Ne deriva che, in tale contesto, un intervento di welfare deve saper rispondere al trade-off  che regola in modo instabile il processo di accumulazione insito nel capitalismo contemporaneo: il rapporto contradditorio tra precarietà e cooperazione sociale. Più in particolare, si tratta di remunerare la cooperazione sociale, da un lato, e favorire forme di produzione sociale, dall’altro.

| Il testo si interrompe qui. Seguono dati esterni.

### src/wbad_merge.sv
`timescale 1ns / 1ps
// ----------------------------------------------------------------------------
// wbad_merge
// Registered adder tree that folds the lane sums into one current sum.
// The root is valid once the lane sums have passed every registered level.
// ----------------------------------------------------------------------------
module wbad_merge (
   input  logic                                         clock,
   input  wbad_pkg::lane_sum_type                       lane_sum [wbad_pkg::LANES],
   output logic signed [wbad_pkg::CURRENT_SUM_BITS-1:0] total
);
   import wbad_pkg::*;

   logic signed [CURRENT_SUM_BITS-1:0] node_ff  [MERGE_LEAVES-1];
   logic signed [CURRENT_SUM_BITS-1:0] node_all [2*MERGE_LEAVES-1];

   // Heap layout: inner nodes first, then leaves padded with zero
   always_comb begin
      for (int i = 0; i < MERGE_LEAVES - 1; i++) begin
         node_all[i] = node_ff[i];
      end
      for (int j = 0; j < MERGE_LEAVES; j++) begin
         if (j < LANES) begin
            node_all[MERGE_LEAVES-1+j] = CURRENT_SUM_BITS'(lane_sum[j]);
         end else begin
            node_all[MERGE_LEAVES-1+j] = '0;
         end
      end
   end

   // One adder per inner node, each level registered
   always_ff @(posedge clock) begin
      for (int i = 0; i < MERGE_LEAVES - 1; i++) begin
         node_ff[i] <= node_all[2*i+1] + node_all[2*i+2];
      end
   end

   assign total = node_ff[0];

endmodule
`src/wbad_pkg.sv`:
```
`timescale 1ns / 1ps
// ----------------------------------------------------------------------------
// wbad_pkg
// Shared widths, constants and types of the windowed block average decimator.
// ----------------------------------------------------------------------------
package wbad_pkg;

   // Record and register widths
   localparam int LANES          = 8;
   localparam int SAMPLE_BITS    = 32;
   localparam int COUNT_BITS     = 16;
   localparam int TIME_BITS      = 42;
   localparam int LIMIT_BITS     = 16;
   localparam int CSR_INDEX_BITS = 4;
   localparam int CSR_DATA_BITS  = TIME_BITS;

   // Accumulator widths, sized so a full window never overflows
   localparam int TIME_SUM_BITS    = TIME_BITS + COUNT_BITS;
   localparam int DENSITY_SUM_BITS = SAMPLE_BITS + COUNT_BITS;
   localparam int LANE_SUM_BITS    = SAMPLE_BITS + COUNT_BITS;
   localparam int LANE_BITS        = $clog2(LANES);
   localparam int CURRENT_SUM_BITS = LANE_SUM_BITS + LANE_BITS;

   // Merge tree shape
   localparam int MERGE_LEVELS   = (LANES > 1) ? LANE_BITS : 1;
   localparam int MERGE_LEAVES   = 1 << MERGE_LEVELS;
   localparam int MERGE_CNT_BITS = (MERGE_LEVELS > 1) ? $clog2(MERGE_LEVELS) : 1;

   // Serial divider shape
   localparam int DIVIDEND_BITS = TIME_SUM_BITS;
   localparam int DIVISOR_BITS  = COUNT_BITS + LANE_BITS + 1;
   localparam int DIV_STEP_BITS = $clog2(DIVIDEND_BITS);

   // Length of one day in milliseconds
   localparam logic [TIME_BITS:0] DAY_MS = (TIME_BITS + 1)'(86400000);

   // Register reset values
   localparam logic [LIMIT_BITS-1:0] LIMIT_RESET = LIMIT_BITS'(2);

   // Register indexes
   localparam logic [CSR_INDEX_BITS-1:0] CSR_DAY_START    = CSR_INDEX_BITS'(0);
   localparam logic [CSR_INDEX_BITS-1:0] CSR_WINDOW_LIMIT = CSR_INDEX_BITS'(1);

   typedef logic signed [LANE_SUM_BITS-1:0] lane_sum_type;

   typedef enum logic [2:0] {
      ST_IDLE,
      ST_CHECK,
      ST_UPDATE,
      ST_MERGE,
      ST_FLUSH,
      ST_DIVIDE,
      ST_DELIVER
   } state_type;

   // Accumulator control shared by the lanes and the top level sums
   typedef struct packed {
      logic add;
      logic clear;
   } acc_ctrl_type;

   // Divider status
   typedef struct packed {
      logic busy;
      logic done;
   } div_status_type;

endpackage

```
`src/wbad_lane.sv`:
```
`timescale 1ns / 1ps
// ----------------------------------------------------------------------------
// wbad_lane
// One current lane: keeps the running window sum of its own fast samples.
// ----------------------------------------------------------------------------
module wbad_lane (
   input  logic                                  clock,
   input  logic                                  reset,
   input  wbad_pkg::acc_ctrl_type                ctrl,
   input  logic signed [wbad_pkg::SAMPLE_BITS-1:0] sample,
   output wbad_pkg::lane_sum_type                lane_sum
);
   import wbad_pkg::*;

   lane_sum_type sum_ff;
   lane_sum_type sum_in;

   // Clear wins over add; the two never come together
   always_comb begin
      priority if (ctrl.clear) begin
         sum_in = '0;
      end else if (ctrl.add) begin
         sum_in = sum_ff + LANE_SUM_BITS'(sample);
      end else begin
         sum_in = sum_ff;
      end
   end

   always_ff @(posedge clock) begin
      if (reset) begin
         sum_ff <= '0;
      end else begin
         sum_ff <= sum_in;
      end
   end

   assign lane_sum = sum_ff;

endmodule

```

La remunerazione della cooperazione sociale significa garanzia di continuità di reddito individuale, incondizionato, per tutti coloro che operano nel territorio a prescindere dallo loro status professionale e civile. Poiché la cooperazione sociale va ben oltre la prestazione lavorativa eventualmente riconosciuta e certificata ma tende a coincidere con l’esistenza stessa, la remunerazione della cooperazione sociale è data dal salario eventualmente percepito più un basic income: tale basic income deve essere inteso come una sorta di risarcimento monetario (appunto remunerazione) della produttività sociale individuale e non come mero intervento assistenzialistico. Tale misura deve essere accompagnata dall’introduzione di un salario minimo orario, al fine di evitare che si possa generare un effetto di sostituzione tra basic income e lo stesso salario a vantaggio dell’impresa e a discapito del lavoratore. Inoltre, tale basic income, introdotto in modo graduale, prescindendo dallo stato professionale degli individui e non sottoposto ad alcuna misura di controllo e di condizionamento, non è solo una misura di welfare, ma in quanto elemento di remunerazione, è anche una misura di intervento nella regolazione del mercato del lavoro. Viene così meno la distinzione tra politiche di welfare e politiche del lavoro di derivazione fordista e tanto cara anche al passato governo di centro-sinistra. La garanzia di un reddito in presenza di un salario minimo consente, infatti, di ampliare le possibilità di scelta nel definire la propria offerta di lavoro e quindi intervenire direttamente sulle condizioni di lavoro. La possibilità del rifiuto del lavoro capitalistico apre prospettive di liberazione che vanno ben al di là della semplice misura redistributiva con la quale si intende solitamente (e si critica) il basic income.

In altre parole, chi pensa che la proposta di basic income sia da annoverare negli interventi assistenziali (magari ammantata da buonismo veltroniano interclassista), ha compreso ben poco delle attuali dinamiche della valorizzazione capitalistica. Ma anche chi pensa che il basic income non abbia nulla a che fare con il rapporto capitale-lavoro e sia solo una mera misura riformista di tipo redistributivo, è rimasto ancorato ad un nostalgico ricordo della centralità di un lavoro materiale ancora appendice della macchina.

Quindi: dateci i soldi, che poi ne riparliamo!